We want to thank you for sharing your feedback on our first annual client survey. Overall, you rated us with an amazing score of 81. The global consultant Bain & Company says a score above 50 is great and above 80 is excellent. This score means you like what we do for you, you like how responsive we are, and you like how we communicate with you. You also had some constructive comments on improvements we could make in our business. We are taking all of these to heart and will have a more detailed letter to you next month.

Investment Update

The two main strategies we manage for you – Dynamic Growth and Dynamic Income – both performed well last year and continue to do their work this year. Over the last two days, these two accounts have been holding up nicely as the market realizes some of what we will talk about below. If you know friends, colleagues, neighbors, or family members who could benefit from reading this letter, please feel free to pass this message along.

Remaining Cautious in a Jekyll & Hyde Market: Our Investment Outlook for the Months Ahead

As we enter 2023, the markets seem to have taken on a dual personality, much like the infamous characters of Jekyll and Hyde. While the market has rallied strongly in the first part of the year, the market is now retracing some of those steps quite quickly. We can’t ignore the risks that are lurking beneath the surface. The market may like to climb the wall of worry and defy the odds, but it can only do so for so long. In this case, the wall of worry is a bit too high, with concerns ranging from inflation and interest rates to the debt ceiling debate, war in Ukraine, banking risks, and don’t forget rising mortgage rates.

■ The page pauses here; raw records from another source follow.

Context: an optimization exercise on an open-source flow, tuned for a short achievable clock period and few clock cycles per item. The choices shown serve that exercise and are no tape-out recipe.
No functional check of the RTL was part of any run shown here.
Power is estimated from default activity; no workload was simulated.

==> design/flow/design.v <==
module axi4_lite_regfile_slave #(
  parameter int ADDRESS    = 32,
  parameter int DATA_WIDTH = 32,
  parameter int NUM_REGS   = 32
) (
  input  logic                    ACLK,
  input  logic                    ARESETN,
  input  logic [ADDRESS-1:0]      S_AWADDR,
  input  logic                    S_AWVALID,
  output logic                    S_AWREADY,
  input  logic [DATA_WIDTH-1:0]   S_WDATA,
  input  logic [DATA_WIDTH/8-1:0] S_WSTRB,
  input  logic                    S_WVALID,
  output logic                    S_WREADY,
  output logic [1:0]              S_BRESP,
  output logic                    S_BVALID,
  input  logic                    S_BREADY,
  input  logic [ADDRESS-1:0]      S_ARADDR,
  input  logic                    S_ARVALID,
  output logic                    S_ARREADY,
  output logic [DATA_WIDTH-1:0]   S_RDATA,
  output logic [1:0]              S_RRESP,
  output logic                    S_RVALID,
  input  logic                    S_RREADY
);
  localparam int SW    = DATA_WIDTH / 8;
  localparam int OFS   = $clog2(SW);
  localparam int IDX_W = (NUM_REGS > 1) ? $clog2(NUM_REGS) : 1;
  localparam logic [ADDRESS-1:0] NREGS_A = ADDRESS'(NUM_REGS);
  logic                  aw_v, w_v, cm;
  logic [IDX_W-1:0]      aw_idx;
  logic                  aw_ok;
  logic [DATA_WIDTH-1:0] w_data;
  logic [SW-1:0]         w_strb;
  logic                  awready_q, wready_q;
  logic                  aw_hs, w_hs, do_wr, wr_ok_eff, in_aw_ok;
  logic [ADDRESS-1:0]    in_aw_word;
  logic [1:0]            b_cnt, b_cnt_n, b_c1;
  logic                  b_e0, b_e1, b_e0_n, b_e1_n;
  logic                  bvalid_q, b_pop;
  logic [1:0]            r_cnt, r_cnt_n, r_c1;
  logic [DATA_WIDTH-1:0] r_d0, r_d1, r_d0_n, r_d1_n;
  logic                  r_e0, r_e1, r_e0_n, r_e1_n;
  logic                  rvalid_q, arready_q, r_pop, ar_hs, rd_ok;
  logic [ADDRESS-1:0]    rd_word;
  logic [IDX_W-1:0]      rd_idx;
  logic [DATA_WIDTH-1:0] rd_val;
  logic [NUM_REGS-1:0][DATA_WIDTH-1:0] mem;
  assign aw_hs      = S_AWVALID & awready_q;
  assign w_hs       = S_WVALID & wready_q;
  assign do_wr      = (aw_v | aw_hs) & (w_v | w_hs);
  assign in_aw_word = S_AWADDR >> OFS;
  assign in_aw_ok   = in_aw_word < NREGS_A;
  assign wr_ok_eff  = aw_v ? aw_ok : in_aw_ok;
  always_comb begin
    b_pop   = bvalid_q & S_BREADY;
    b_c1    = b_cnt - {1'b0, b_pop};
    b_e0_n  = b_pop ? b_e1 : b_e0;
    b_e1_n  = b_e1;
    if (do_wr) begin
      if (b_c1 == 2'd0) b_e0_n = ~wr_ok_eff;
      else              b_e1_n = ~wr_ok_eff;
    end
    b_cnt_n = b_c1 + {1'b0, do_wr};
  end
  always_ff @(posedge ACLK or negedge ARESETN) begin
    if (!ARESETN) begin
      aw_v      <= 1'b0;
      w_v       <= 1'b0;
      cm        <= 1'b0;
      aw_idx    <= '0;
      aw_ok     <= 1'b0;
      w_data    <= '0;
      w_strb    <= '0;
      awready_q <= 1'b1;
      wready_q  <= 1'b1;
      b_cnt     <= '0;
      b_e0      <= 1'b0;
      b_e1      <= 1'b0;
      bvalid_q  <= 1'b0;
    end else begin
      if (aw_hs) begin
        aw_idx <= in_aw_word[IDX_W-1:0];
        aw_ok  <= in_aw_ok;
      end
      if (w_hs) begin
        w_data <= S_WDATA;
        w_strb <= S_WSTRB;
      end
      aw_v      <= (aw_v | aw_hs) & ~do_wr;
      w_v       <= (w_v | w_hs) & ~do_wr;
      cm        <= do_wr;
      awready_q <= ~((aw_v | aw_hs) & ~do_wr) & (b_cnt_n != 2'd2);
      wready_q  <= ~((w_v | w_hs) & ~do_wr) & (b_cnt_n != 2'd2);
      b_cnt     <= b_cnt_n;
      b_e0      <= b_e0_n;
      b_e1      <= b_e1_n;
      bvalid_q  <= b_cnt_n != 2'd0;
    end
  end
  always_ff @(posedge ACLK or negedge ARESETN) begin
    if (!ARESETN) mem <= '0;
    else
      for (int r = 0; r < NUM_REGS; r++)
        for (int i = 0; i < SW; i++)
          if (cm && aw_ok && w_strb[i] && aw_idx == IDX_W'(r))
            mem[r][8*i +: 8] <= w_data[8*i +: 8];
  end
  assign ar_hs   = S_ARVALID & arready_q;
  assign rd_word = S_ARADDR >> OFS;
  assign rd_ok   = rd_word < NREGS_A;
  assign rd_idx  = rd_word[IDX_W-1:0];
  assign rd_val  = rd_ok ? mem[rd_idx] : '0;
  always_comb begin
    r_pop   = rvalid_q & S_RREADY;
    r_c1    = r_cnt - {1'b0, r_pop};
    r_d0_n  = r_pop ? r_d1 : r_d0;
    r_e0_n  = r_pop ? r_e1 : r_e0;
    r_d1_n  = r_d1;
    r_e1_n  = r_e1;
    if (ar_hs) begin
      if (r_c1 == 2'd0) begin
        r_d0_n = rd_val;
        r_e0_n = ~rd_ok;
      end else begin
        r_d1_n = rd_val;
        r_e1_n = ~rd_ok;
      end
    end
    r_cnt_n = r_c1 + {1'b0, ar_hs};
  end
  always_ff @(posedge ACLK or negedge ARESETN) begin
    if (!ARESETN) begin
      r_cnt     <= '0;
      r_d0      <= '0;
      r_d1      <= '0;
      r_e0      <= 1'b0;
      r_e1      <= 1'b0;
      rvalid_q  <= 1'b0;
      arready_q <= 1'b1;
    end else begin
      r_cnt     <= r_cnt_n;
      r_d0      <= r_d0_n;
      r_d1      <= r_d1_n;
      r_e0      <= r_e0_n;
      r_e1      <= r_e1_n;
      rvalid_q  <= r_cnt_n != 2'd0;
      arready_q <= r_cnt_n != 2'd2;
    end
  end
  assign S_AWREADY = awready_q;
  assign S_WREADY  = wready_q;
  assign S_ARREADY = arready_q;
  assign S_BVALID  = bvalid_q;
  assign S_BRESP   = {b_e0, 1'b0};
  assign S_RVALID  = rvalid_q;
  assign S_RRESP   = {r_e0, 1'b0};
  assign S_RDATA   = r_d0;
endmodule
==> design/flow/run.sh <==
#!/bin/bash
# synth_recipe.tcl (not shown) runs the flow's synth.tcl, then flattens the netlist and writes it again
# the make line also repeats each setting of config.mk as NAME=value (left out here)
make -C /OpenROAD-flow-scripts/flow DESIGN_CONFIG=/design/flow/config.mk WORK_HOME=/design/flow/orfs CLKGATE_MAP_FILE= SYNTH_SCRIPT=/design/flow/synth_recipe.tcl finish
==> design/flow/config.mk <==
export PLATFORM = sky130hd
export DESIGN_NAME = axi4_lite_regfile_slave
export DESIGN_NICKNAME = axi4_lite_regfile_slave
export VERILOG_FILES = /design/flow/design.v
export SDC_FILE = /design/flow/constraint.sdc
export NUM_CORES = 4
export LEC_CHECK = 0
export CAP_MARGIN = 20
export CORE_MARGIN = 2
export CORE_UTILIZATION = 40
export SLEW_MARGIN = 20
==> design/flow/constraint.sdc <==
create_clock -name core_clock -period 5.0 [get_ports {ACLK}]
set_input_delay 1.0000 -clock core_clock [delete_from_list [all_inputs] [get_ports {ACLK}]]
set_output_delay 1.0000 -clock core_clock [all_outputs]
set_load 0.01 [all_outputs]
==> summary.txt, run 1 <==
Post-synth top flop dfrtp_1; Synth Area in Simple Gates 3.93%; CTS root buffer clkbuf_16; Design Power 22.2 mW; hold buffer count at CTS 0; clock skew 0.0313 ns; syn_area_per_cell 14.8 um^2; Core Util, Final 45.8%; die width 370 um; maximum clock frequency 0.313 GHz; min Tclk post-route 3.19 ns; number of setup buffers added after CTS 0; vias in the first global route 32600; GPL Wtd Cong 0.807; WS Path Type reg -> reg; largest family of logic cells by synthesized area multiplexers; Worst Path Max Fanout 20; outcome timing/DRC/antenna clean; setup_tns 0 ns; final worst path period share 63.9%; post-route cell area 61000 um^2; placed cell count 5331; Rel. slew slack 20.8%; fin. max-slew vios 0; worst-skew pair later-pin latency 0.75 ns; Die Height 370 um; initial antenna violation count 1; Hold Violations, Final 0; R2R depth 3; Compound-Gate Fraction of Synth Area 2.53%; CTS sink cnt 1146; die area 137000 um^2; Synth-to-Final Area Change 14.1%; Port Buf Inserts 141; WL per Instance 26.1 um; total global-route track usage 21.5%; number of synthesized flops with an enable pin 0; slowest stage cell, crit path nor2_1; Post-Route WL 145000 um; clock-pin slew on the worst setup and hold paths 0.06 ns; worst hold path class in -> async; WP data required 5.61 ns; # rows 134; post-synthesis mux area share 37.5%; Startpoint Class flip-flop; DP Worst Slack 1.40 ns; DRC violation total after the first TritonRoute iteration 2231; leakage 28.3 nW; DP Wirelength 93500 um; first-pass GRT wire length 220000 um; number of library cell types mapped by synthesis 50; Buf/Inv on CP 0; Max Buffers Root-to-Sink 3; crit end category flip-flop; Final #Nets 3797; H-Tree Depth 3; cell area after synthesis 53400 um^2; Synth Area in Adders 0.0937%; Worst path top cell family by delay simple AND/OR/NAND/NOR gates; worst slew pin tran 1.18 ns; Num CTS Buffers 121; flops & latches, synth 1146; Worst R2R End mem[368]; GR Overflow Total 0; post-CTS resize count 0; Cell Pwr Density 365 nW/um^2; part of the Yosys area used for sequential elements 53.7%; slowest cell delay on critical path 1.09 ns; grt met2 use 33.3%; arrival time worst endpoint 3.81 ns; Via Count 31600; Post-DRT Antenna Nets 0; fraction of layout cells with a size suffix above 1 42.8%; number of vias per cell 5.69; Worst R2R Start aw_ok; cells after synthesis 3608; XOR/XNOR Fraction of Synth Area 0.0656%; worst vdd ir 0.292 mV; Critical Path Start aw_ok; met1 usage 30.6%; largest net degree at the start of global routing 146; core region area 133000 um^2; final worst setup slack 1.81 ns; Top Usage Layer GRT met2; Worst R2R Setup Slack 1.81 ns; Non-Filler Instances 5557; RSZ-0062 raised after global routing false; Initial Util 40.2%; First-pass DRT Iterations 5; Hold Slack 0.281 ns; met3 GRT Util 4.47%; CTS tree built; Max Cap Viol 0; post-placement cell area 56900 um^2; final setup vio count 0; Async S/R FF share, synth 100%; drt drc 0; crit-path cells nand3_1 > nor2_1 > mux2_2; Yosys Warn Count 1; IO Pins 148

While we remain optimistic for the long term, we are cautious in our outlook for the next few months. We see several concerns, including inflation, interest rates, the debt ceiling debate, rising mortgage rates, tighter monetary policy, and others. We believe that it is important to monitor these risks carefully and adjust our investment strategies accordingly.

On a positive note, the U.S. economy is off to a strong start in 2023. Based on January economic data and fourth-quarter revisions, the economy appears to be in a stronger position than economists had forecasted. Job growth is robust and consumer spending exceeded expectations. While manufacturing output was unchanged in January, investors will want to see confirmation of recent strength in the coming months.

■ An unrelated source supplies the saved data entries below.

Context: an optimization exercise on an open-source flow, tuned for small area. The choices shown serve that exercise and are no tape-out recipe. Only simulation tests tie the RTL to the original design; equivalence was not proved.

===== config.mk =====
export PLATFORM = sky130hd
export DESIGN_NAME = piezo_phase_monitor
export DESIGN_NICKNAME = piezo_phase_monitor
export VERILOG_FILES = /design/flow/design.v
export SDC_FILE = /design/flow/constraint.sdc
export NUM_CORES = 4
export LEC_CHECK = 0
export CAP_MARGIN = 20
export CORE_MARGIN = 2
export CORE_UTILIZATION = 35
export SLEW_MARGIN = 20

===== constraint.sdc =====
create_clock -name core_clock -period 10.0 [get_ports {clk}]
set_input_delay 2.0000 -clock core_clock [delete_from_list [all_inputs] [get_ports {clk}]]
set_output_delay 2.0000 -clock core_clock [all_outputs]
set_load 0.01 [all_outputs]

===== design.v =====
package piezo_mon_pkg;
    localparam logic [6:0] ADDR_PERIOD = 7'h60;
    localparam logic [6:0] ADDR_STATUS = 7'h61;
    localparam logic [6:0] ADDR_CTRL   = 7'h62;
    localparam int RD_VALID_BIT = 31;
    localparam int ST_FRAME_LSB = 16;
    localparam int ST_STATE_LSB = 1;
    localparam int ST_LOST_BIT  = 0;
    localparam int CTRL_EN_BIT  = 0;
    localparam int CTRL_CLR_BIT = 1;
    typedef enum logic [1:0] {
        IDLE     = 2'd0,
        WAIT_REF = 2'd1,
        MEASURE  = 2'd2
    } mon_state_t;
endpackage
module piezo_mon_channel #(
    parameter int CNT_W = 16
) (
    input  logic             clk,
    input  logic             reset,
    input  logic             piezo_in,
    input  logic [CNT_W-1:0] cnt1,       
    input  logic             g_ref,      
    input  logic             g_arm,      
    input  logic             g_keep,     
    input  logic             pub,        
    input  logic             pub_n,      
    output logic [CNT_W-1:0] phase_pub,
    output logic             valid_pub,
    output logic             pub_init
);
    logic             s0_q;
    logic             s1_q, s2_q, rise_q;
    logic             seen_q;
    logic             cap_init_q, valid_q, pub_init_q;
    logic [CNT_W-1:0] cap_q, phase_q;
    logic             ld_cnt, ld_any, hold;
    always_comb begin
        ld_cnt = g_arm & rise_q & ~seen_q;
        ld_any = rise_q & (g_ref | (g_arm & ~seen_q));
        hold   = ~ld_any;
    end
    always_ff @(posedge clk or posedge reset) begin
        if (reset) begin
            s0_q       <= 1'b0;
            cap_init_q <= 1'b0;
            valid_q    <= 1'b0;
            pub_init_q <= 1'b0;
        end else begin
            s0_q       <= piezo_in;
            cap_init_q <= cap_init_q | ld_any;
            valid_q    <= (pub & seen_q) | (pub_n & valid_q);
            pub_init_q <= (pub & cap_init_q) | (pub_n & pub_init_q);
        end
    end
    always_ff @(posedge clk) begin
        s1_q    <= s0_q;
        s2_q    <= s1_q;
        rise_q  <= s1_q & ~s2_q;
        seen_q  <= ld_any | (g_keep & seen_q);
        cap_q   <= ({CNT_W{ld_cnt}} & cnt1) | ({CNT_W{hold}} & cap_q);
        phase_q <= ({CNT_W{pub}} & cap_q) | ({CNT_W{pub_n}} & phase_q);
    end
    assign phase_pub = phase_q;
    assign valid_pub = valid_q;
    assign pub_init  = pub_init_q;
endmodule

On a cautious note, we anticipate the Federal Reserve increasing interest rates in the coming months due to the inflation sparked by the spending during Covid, and we see a possible rate cut by the end of the year. We maintain our positions in precious metals, value dividend-paying stocks, and industrial metals, as we believe these sectors will perform well during high inflation and rising interest rate environments.

Corporate Earnings Season for Fourth Quarter 2022

As of February 27, the majority of S&P 500 companies have reported, and earnings growth is down -4.9% vs Q4 2021. Quarterly earnings growth is negative, and forward earnings revisions continue to be lowered for 2023. We will be watching this closely, patiently waiting for buying opportunities in some great stocks with great dividends. We remain cautious in our investment outlook and believe we are still in a bear market.

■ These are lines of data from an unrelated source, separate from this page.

This is an optimization exercise on Yosys and OpenROAD, whose aim is small area, not a production implementation. Only simulation tests tie the RTL to the original design; equivalence was not proved. The flow treats the clock pin as an ideal source, which a real chip does not have. Power figures rest on the tool's default switching activity, not on a simulated workload.

== run A ==
## leveltwo_top
module leveltwo_top
#(
    parameter int META_DELAY = 4
) (
    input  wire  logic                                    clk_i,
    input  wire  logic                                    arst_n_i,
    input  wire  logic [l2_pkg::NTIO*l2_pkg::TRIG_W-1:0]  tio_trig_i,
    input  wire  logic [l2_pkg::NTIO*l2_pkg::META_W-1:0]  tio_meta_i,
    input  wire  logic                                    holdoff_i,
    input  wire  logic                                    dead_i,
    input  wire  logic                                    logictype_i,
    input  wire  logic                                    rf_en_i,
    input  wire  logic [l2_pkg::MASK_LF_LSB+1:0]          mask_i,
    output logic [l2_pkg::NTIO*l2_pkg::META_W-1:0]        tio_meta_o,
    output logic [l2_pkg::NPOL*l2_pkg::NSECT-1:0]         leveltwo_o,
    output logic [l2_pkg::NPOL-1:0]                       mie_o,
    output logic [1:0]                                    lf_o,
    output logic                                          aux_o,
    output logic                                          levelthree_o,
    output logic                                          trig_o
);
export LEC_CHECK = 0
export CAP_MARGIN = 20
export CORE_MARGIN = 2
export CORE_UTILIZATION = 62
export SLEW_MARGIN = 20
create_clock -name core_clock -period 3.0 [get_ports {clk_i}]
standard.sh (not shown) runs the stock make flow with config.mk's settings and CLKGATE_MAP_FILE= SYNTH_SCRIPT=/design/flow/synth_recipe.tcl, a recipe that flattens the netlist after the stock synthesis.
==> flow/flow/run.sh <==
#!/bin/bash
# The standard layout (standard.sh), with the port buffers chosen here:
# a delay cell on each input, buf_1 on each output; and CTS buffer options.
set -euo pipefail
export IN_BUF_CELL=sky130_fd_sc_hd__dlygate4sd1_1
export PRE_GLOBAL_PLACE_TCL=$PWD/flow/pre_gpl.tcl
export BUFFER_PORTS_ARGS="-outputs -buffer_cell sky130_fd_sc_hd__buf_1"
bash standard.sh finish > standard_flow.log 2>&1
==> flow/flow/pre_gpl.tcl <==
# inputs get a delay-cell buffer (hold on input-to-register paths),
# outputs get buf_1 (BUFFER_PORTS_ARGS in run.sh)
buffer_ports -inputs -buffer_cell $::env(IN_BUF_CELL)
Run A finished all stages; the layout is clean.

If you’ve noticed, we are talking out of both sides of our mouth in this month’s letter. That’s the Jekyll and Hyde of this marketplace. Investing is always challenging, but today’s environment demands a different approach. As active managers, we have been preparing for this transformation from set-it-and-forget-it passive investing, to what we love – active investing.

This New Era of Investing

These markets excite us to do our best to reduce the risk in your portfolios and still work hard to earn a return for you as well. In this new era, we believe active investment management is crucial. The passive strategies of the last 20 years may not offer the necessary flexibility and risk management going forward. We realize we must be diligent and cautious. We continue to favor dividend-paying value stocks with strong balance sheets and exposure to sectors that perform well during high inflation and interest rates. We want to own companies outside the U.S. in precious and industrial metals.

Our long-term success demands risk management and willingness to adjust to changing market conditions. Our success also depends on the wonderful relationships we have with you and your families. Your faith in the future and trust in us is something we are eternally grateful for. We truly think about you often. Your values, your goals, your relationships, and your dreams – all working together towards economic freedom for you and your loved ones.

Thank you for your continued trust in us.

“Earnings Insight 031023.” FactSet, 10 March 2023. PDF download.